Medline ® Abstract for Reference 118
of 'Dosing of anticancer agents in adults'
Pharmacogenetic predictors of adverse events and response to chemotherapy in metastatic colorectal cancer: results from North American Gastrointestinal Intergroup Trial N9741.
McLeod HL, Sargent DJ, Marsh S, Green EM, King CR, Fuchs CS, Ramanathan RK, Williamson SK, Findlay BP, Thibodeau SN, Grothey A, Morton RF, Goldberg RM
J Clin Oncol. 2010;28(20):3227. Epub 2010 Jun 7.
PURPOSE: With three available chemotherapy drugs for advanced colorectal cancer (CRC), response rate (RR) and survival outcomes have improved with associated morbidity, accentuating the need for tools to select optimal individualized treatment. Pharmacogenetics identifies the likelihood of adverse events or response based on variants in genes involved in drug transport, metabolism, and cellular targets.

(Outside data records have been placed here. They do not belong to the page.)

**src/rtl/sac_pkg.sv**
```systemverilog
// Shared constants for the APPROXIMATION_REGISTER converter control and readout block.
// Assumes a single 50 MHz system clock; every other rate is an enable pulse.
package sac_pkg;

  // ----------------------------------------------------------------
  // Conversion geometry
  // ----------------------------------------------------------------
  localparam int         RES_BITS       = 12;
  localparam int         IDX_W          = 4;
  localparam logic [3:0] MSB_IDX        = 4'hb;     // First trial bit
  localparam logic [3:0] STOP_SHORT     = 4'h4;     // Last trial of an 8-bit run
  localparam logic [3:0] STOP_FULL      = 4'h0;     // Last trial of a 12-bit run
  localparam logic [3:0] SHORT_FILL     = 4'h8;     // Low nibble after an 8-bit run
  localparam logic [1:0] ACQ_LAST       = 2'h1;     // Two acquisition ticks: 0 and 1

  // ----------------------------------------------------------------
  // Timing
  // ----------------------------------------------------------------
  localparam int         SYS_CLK_NS     = 20;
  localparam int         CONV_CLK_NS    = 1000;     // Internal conversion clock period
  localparam int         CONV_DIV       = (CONV_CLK_NS + SYS_CLK_NS - 1) / SYS_CLK_NS;

  // ----------------------------------------------------------------
  // Output groups: bit 2 = data 11..8, bit 1 = data 7..4, bit 0 = data 3..0
  // ----------------------------------------------------------------
  localparam logic [2:0] GRP_NONE       = 3'h0;
  localparam logic [2:0] GRP_WORD       = 3'h7;
  localparam logic [2:0] GRP_MSB        = 3'h6;
  localparam logic [2:0] GRP_LSB        = 3'h3;

  // ----------------------------------------------------------------
  // Register port
  // ----------------------------------------------------------------
  localparam int         REG_AW         = 4;
  localparam int         REG_DW         = 16;
  localparam logic [3:0] REG_STATUS     = 4'h0;     // Sticky events, write one to clear
  localparam logic [3:0] REG_MASK       = 4'h4;     // Interrupt mask, same layout
  localparam logic [3:0] REG_RESULT     = 4'h8;     // Busy, length, last result
  localparam int         EV_W           = 2;
  localparam int         EV_DONE        = 0;
  localparam int         EV_RESTART     = 1;
  localparam int         RES_BUSY_BIT   = 15;
  localparam int         RES_LEN8_BIT   = 14;
  localparam logic [1:0] STATUS_RST     = 2'h0;
  localparam logic [1:0] MASK_RST       = 2'h0;

  typedef enum logic [1:0] {
    ST_IDLE,
    ST_ACQ,
    ST_TRIAL
  } sac_state_e;

endpackage

```
**src/rtl/sac_ctrl.sv**
```systemverilog
// Control and readout section of a 12-bit successive-approximation converter.
// Assumes control pins and the comparator are asynchronous to sys_clk, and
// that the pad ring forms the tri-state data bus from data_out/data_oe_n.
`timescale 1ns/10ps
module sac_ctrl #(
  parameter int CONV_DIV = sac_pkg::CONV_DIV
) (
  input  wire logic                       sys_clk,
  input  wire logic                       resetn,
  input  wire logic                       enable_in,
  input  wire logic                       select_n,
  input  wire logic                       read_convert,
  input  wire logic                       word_select,
  input  wire logic                       byte_select,
  input  wire logic                       cmp_higher,
  input  wire logic [sac_pkg::REG_AW-1:0] reg_addr,
  input  wire logic [sac_pkg::REG_DW-1:0] reg_wdata,
  input  wire logic                       reg_wr,
  input  wire logic                       reg_rd,
  output logic      [sac_pkg::REG_DW-1:0] reg_rdata,
  output logic                            busy_flag,
  output logic      [11:0]                data_out,
  output logic      [11:0]                data_oe_n,
  output logic      [11:0]                dac_code,
  output logic                            track_en,
  output logic                            irq
);

  // The comparator answer crosses a two-stage synchroniser, so a trial needs
  // at least four system clocks before its decision is taken
  if (CONV_DIV < 4) begin : g_bad_div
    $error("sac_ctrl: CONV_DIV must be at least 4");
  end

  // ----------------------------------------------------------------
  // Input synchronisation
  // ----------------------------------------------------------------
  logic [5:0] pins_s;
  logic       en_s;
  logic       sel_n_s;
  logic       rc_s;
  logic       word_s;
  logic       a0_s;
  logic       cmp_s;
  logic       conv_tick;

  sac_sync #(
    .W (6)
  ) u_sync (
    .sys_clk (sys_clk),
    .resetn  (resetn),
    .d       ({enable_in, select_n, read_convert, word_select, byte_select, cmp_higher}),
    .q       (pins_s)
  );

  assign {en_s, sel_n_s, rc_s, word_s, a0_s, cmp_s} = pins_s;

  // ----------------------------------------------------------------
  // Conversion clock
  // ----------------------------------------------------------------
  logic busy_r;

  // Clock runs only while busy, so every conversion starts on a fresh period
  sac_tick #(
    .DIV (CONV_DIV)
  ) u_tick (
    .sys_clk (sys_clk),
    .resetn  (resetn),
    .run     (busy_r),
    .tick    (conv_tick)
  );

  function automatic logic [11:0] bit_mask(input logic [3:0] idx);
    bit_mask = 12'h001 << idx;
  endfunction

  // Sets the trial bit when the comparator says the input is still higher
  function automatic logic [11:0] keep_bit(input logic [11:0] code,
                                           input logic [3:0]  idx,
                                           input logic        keep);
    keep_bit = keep ? (code | bit_mask(idx)) : code;
  endfunction

  // ----------------------------------------------------------------
  // Conversion sequencer
  // ----------------------------------------------------------------
  sac_pkg::sac_state_e state_r;
  sac_pkg::sac_state_e state_nxt;
  logic                busy_nxt;
  logic                start_cond;
  logic                start_q_r;
  logic                start_q_nxt;
  logic                start_edge;
  logic                len8_r;
  logic                len8_nxt;
  logic [1:0]          acq_r;
  logic [1:0]          acq_nxt;
  logic [3:0]          idx_r;
  logic [3:0]          idx_nxt;
  logic [3:0]          stop_idx;
  logic [11:0]         sar_r;
  logic [11:0]         sar_nxt;
  logic [11:0]         result_r;
  logic [11:0]         result_nxt;
  logic [11:0]         dac_r;
  logic [11:0]         dac_nxt;
  logic                track_r;
  logic                track_nxt;
  logic                done_ev;
  logic                restart_ev;

  // Start is the rising edge of the combined level, so whichever input
  // arrives last is the one that fires it
  assign start_cond = en_s & ~sel_n_s & ~rc_s;
  assign start_edge = start_cond & ~start_q_r;
  // Compare with <= so a late switch to eight bits still ends the run
  assign stop_idx   = len8_r ? sac_pkg::STOP_SHORT : sac_pkg::STOP_FULL;

  // Next-state logic for acquisition and bit trials
  always_comb begin
    state_nxt   = state_r;
    busy_nxt    = busy_r;
    start_q_nxt = start_cond;
    len8_nxt    = len8_r;
    acq_nxt     = acq_r;
    idx_nxt     = idx_r;
    sar_nxt     = sar_r;
    result_nxt  = result_r;
    done_ev     = 1'b0;
    restart_ev  = 1'b0;
    unique case (state_r)
      sac_pkg::ST_IDLE: begin
        if (start_edge) begin
          state_nxt = sac_pkg::ST_ACQ;
          busy_nxt  = 1'b1;
          len8_nxt  = a0_s;
          acq_nxt   = 2'h0;
          sar_nxt   = 12'h000;
        end
      end
      sac_pkg::ST_ACQ: begin
        if (conv_tick) begin
          if (acq_r == sac_pkg::ACQ_LAST) begin
            state_nxt = sac_pkg::ST_TRIAL;
            idx_nxt   = sac_pkg::MSB_IDX;
          end else begin
            acq_nxt = acq_r + 2'h1;
          end
        end
      end
      sac_pkg::ST_TRIAL: begin
        if (conv_tick) begin
          sar_nxt = keep_bit(sar_r, idx_r, cmp_s);
          if (idx_r <= stop_idx) begin
            state_nxt  = sac_pkg::ST_IDLE;
            busy_nxt   = 1'b0;
            done_ev    = 1'b1;
            result_nxt = len8_r ? {sar_nxt[11:4], sac_pkg::SHORT_FILL} : sar_nxt;
          end else begin
            idx_nxt = idx_r - 4'h1;
          end
        end
      end
      default: begin
        state_nxt = sac_pkg::ST_IDLE;
        busy_nxt  = 1'b0;
      end
    endcase
    // A start while busy recaptures the length and flags a restart event; the run carries on
    if (busy_r && start_edge) begin
      len8_nxt   = a0_s;
      restart_ev = 1'b1;
    end
  end

  // Analog-side drive: track only while acquiring, trial code while trying
  always_comb begin
    track_nxt = (state_nxt == sac_pkg::ST_ACQ);
    dac_nxt   = 12'h000;
    if (state_nxt == sac_pkg::ST_TRIAL) begin
      dac_nxt = sar_nxt | bit_mask(idx_nxt);
    end
  end

  always_ff @(posedge sys_clk) begin
    if (!resetn) begin
      state_r   <= sac_pkg::ST_IDLE;
      busy_r    <= 1'b0;
      start_q_r <= 1'b0;
      len8_r    <= 1'b0;
      acq_r     <= 2'h0;
      idx_r     <= 4'h0;
      sar_r     <= 12'h000;
      result_r  <= 12'h000;
      dac_r     <= 12'h000;
      track_r   <= 1'b0;
    end else begin
      state_r   <= state_nxt;
      busy_r    <= busy_nxt;
      start_q_r <= start_q_nxt;
      len8_r    <= len8_nxt;
      acq_r     <= acq_nxt;
      idx_r     <= idx_nxt;
      sar_r     <= sar_nxt;
      result_r  <= result_nxt;
      dac_r     <= dac_nxt;
      track_r   <= track_nxt;
    end
  end

  // ----------------------------------------------------------------
  // Data output groups
  // ----------------------------------------------------------------
  logic        read_ok;
  logic [2:0]  grp_want;
  logic [2:0]  grp_r;
  logic [2:0]  grp_nxt;
  logic [11:0] oe_n_r;
  logic [11:0] oe_n_nxt;
  logic [11:0] dout_r;
  logic [11:0] dout_nxt;

  // Uses busy_nxt so the buffers let go in the very cycle a run starts;
  // all controls, byte select included, are used live
  assign read_ok = rc_s & ~busy_nxt & en_s & ~sel_n_s;

  // Group choice with one idle cycle between two different groups
  always_comb begin
    grp_want = sac_pkg::GRP_NONE;
    if (read_ok) begin
      if (word_s) begin
        grp_want = sac_pkg::GRP_WORD;
      end else if (a0_s) begin
        grp_want = sac_pkg::GRP_LSB;
      end else begin
        grp_want = sac_pkg::GRP_MSB;
      end
    end
    grp_nxt = grp_want;
    if (grp_r != sac_pkg::GRP_NONE && grp_want != sac_pkg::GRP_NONE && grp_want != grp_r) begin
      grp_nxt = sac_pkg::GRP_NONE;
    end
    oe_n_nxt = ~{{4{grp_nxt[2]}}, {4{grp_nxt[1]}}, {4{grp_nxt[0]}}};
    dout_nxt = result_nxt & ~oe_n_nxt;
    if (grp_nxt == sac_pkg::GRP_LSB) begin
      dout_nxt[7:4] = 4'h0;
    end
  end

  always_ff @(posedge sys_clk) begin
    if (!resetn) begin
      grp_r  <= sac_pkg::GRP_NONE;
      oe_n_r <= 12'hfff;
      dout_r <= 12'h000;
    end else begin
      grp_r  <= grp_nxt;
      oe_n_r <= oe_n_nxt;
      dout_r <= dout_nxt;
    end
  end

  // ----------------------------------------------------------------
  // Register port and interrupt
  // ----------------------------------------------------------------
  logic [1:0]  status_r;
  logic [1:0]  status_nxt;
  logic [1:0]  mask_r;
  logic [1:0]  mask_nxt;
  logic        irq_r;
  logic        irq_nxt;
  logic [15:0] rdata_r;
  logic [15:0] rdata_nxt;

  // Event sets are applied after the clear, so a set wins a tie
  always_comb begin
    status_nxt = status_r;
    mask_nxt   = mask_r;
    if (reg_wr && reg_addr == sac_pkg::REG_STATUS) begin
      status_nxt = status_r & ~reg_wdata[1:0];
    end
    if (reg_wr && reg_addr == sac_pkg::REG_MASK) begin
      mask_nxt = reg_wdata[1:0];
    end
    if (done_ev) begin
      status_nxt[sac_pkg::EV_DONE] = 1'b1;
    end
    if (restart_ev) begin
      status_nxt[sac_pkg::EV_RESTART] = 1'b1;
    end
    irq_nxt   = |(status_nxt & mask_nxt);
    rdata_nxt = 16'h0000;
    if (reg_rd) begin
      case (reg_addr)
        sac_pkg::REG_STATUS: rdata_nxt = {14'h0000, status_r};
        sac_pkg::REG_MASK:   rdata_nxt = {14'h0000, mask_r};
        sac_pkg::REG_RESULT: rdata_nxt = {busy_r, len8_r, 2'h0, result_r};
        default:             rdata_nxt = 16'h0000;
      endcase
    end
  end

  always_ff @(posedge sys_clk) begin
    if (!resetn) begin
      status_r <= sac_pkg::STATUS_RST;
      mask_r   <= sac_pkg::MASK_RST;
      irq_r    <= 1'b0;
      rdata_r  <= 16'h0000;
    end else begin
      status_r <= status_nxt;
      mask_r   <= mask_nxt;
      irq_r    <= irq_nxt;
      rdata_r  <= rdata_nxt;
    end
  end

  // Every output straight from a flip-flop
  assign reg_rdata = rdata_r;
  assign busy_flag = busy_r;
  assign data_out  = dout_r;
  assign data_oe_n = oe_n_r;
  assign dac_code  = dac_r;
  assign track_en  = track_r;
  assign irq       = irq_r;
endmodule

```
**src/rtl/sac_sync.sv**
```systemverilog
// Two-stage synchroniser for a group of asynchronous levels.
// Assumes each bit is an independent level; no bus coherency is implied.
`timescale 1ns/10ps
module sac_sync #(
  parameter int W = 1
) (
  input  wire logic         sys_clk,
  input  wire logic         resetn,
  input  wire logic [W-1:0] d,
  output logic      [W-1:0] q
);

  logic [W-1:0] meta_r;
  logic [W-1:0] meta_nxt;
  logic [W-1:0] q_r;
  logic [W-1:0] q_nxt;

  // ----------------------------------------------------------------
  // Stages
  // ----------------------------------------------------------------
  // First stage feeds only the second stage
  always_comb begin
    meta_nxt = d;
    q_nxt    = meta_r;
  end

  always_ff @(posedge sys_clk) begin
    if (!resetn) begin
      meta_r <= '0;
      q_r    <= '0;
    end else begin
      meta_r <= meta_nxt;
      q_r    <= q_nxt;
    end
  end

  assign q = q_r;

endmodule

```
**src/rtl/sac_tick.sv**
```systemverilog
// Divider producing the internal conversion clock as a one-cycle enable.
// Assumes run is low between conversions so each run starts a full period.
`timescale 1ns/10ps
module sac_tick #(
  parameter int DIV = 50
) (
  input  wire logic sys_clk,
  input  wire logic resetn,
  input  wire logic run,
  output logic      tick
);

  localparam int CW = $clog2(DIV);

  logic [CW-1:0] cnt_r;
  logic [CW-1:0] cnt_nxt;
  logic          tick_r;
  logic          tick_nxt;

  if (DIV < 2) begin : g_bad_div
    $error("sac_tick: DIV must be at least 2");
  end

  // ----------------------------------------------------------------
  // Counter
  // ----------------------------------------------------------------
  // Stopped clock holds at zero, which is how the clock is gated off
  always_comb begin
    cnt_nxt  = '0;
    tick_nxt = 1'b0;
    if (run) begin
      if (cnt_r == CW'(DIV - 1)) begin
        tick_nxt = 1'b1;
      end else begin
        cnt_nxt = cnt_r + 1'b1;
      end
    end
  end

  always_ff @(posedge sys_clk) begin
    if (!resetn) begin
      cnt_r  <= '0;
      tick_r <= 1'b0;
    end else begin
      cnt_r  <= cnt_nxt;
      tick_r <= tick_nxt;
    end
  end

  assign tick = tick_r;

endmodule

```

PATIENTS AND METHODS: Germline DNA was extracted from 520 patients on the North American Gastrointestinal Intergroup N9741 study. Three study arms were evaluated: IFL (fluorouracil [FU]+ irinotecan [IRN]), FOLFOX (FU + oxaliplatin), and IROX (IRN + oxaliplatin). Information on adverse events, response, and disease-free survival was available. Thirty-four variants in 15 candidate genes for analysis based on previous associations with adverse events or outcome were assessed. Genotyping was performed using pyrosequencing.
RESULTS: All variants were polymorphic. The homozygous UGT1A1*28 allele observed in 9% of patients was associated with risk of grade 4 neutropenia in patients on IROX (55% v 15%; P = .002). Deletion in GSTM1 was associated with grade 4 neutropenia after FOLFOX (28% v 16%; P = .02). Patients with a homozygous variant genotype for GSTP1 were more likely to discontinue FOLFOX because of neurotoxicity (24% v 10%; P = .01). The presence of a CYP3A5 variant was significantly associated with RR on IFL (29% v 60%; P = .0074). Most previously published genotype-toxicity or -efficacy relationships were not validated in this study.
CONCLUSION: This study provides a platform to evaluate pharmacogenetic predictors of response or severe adverse events in advanced CRC. Pharmacogenetic studies can be conducted in multicenter trials, and our findings demonstrate that with continued research, clinical application is practical.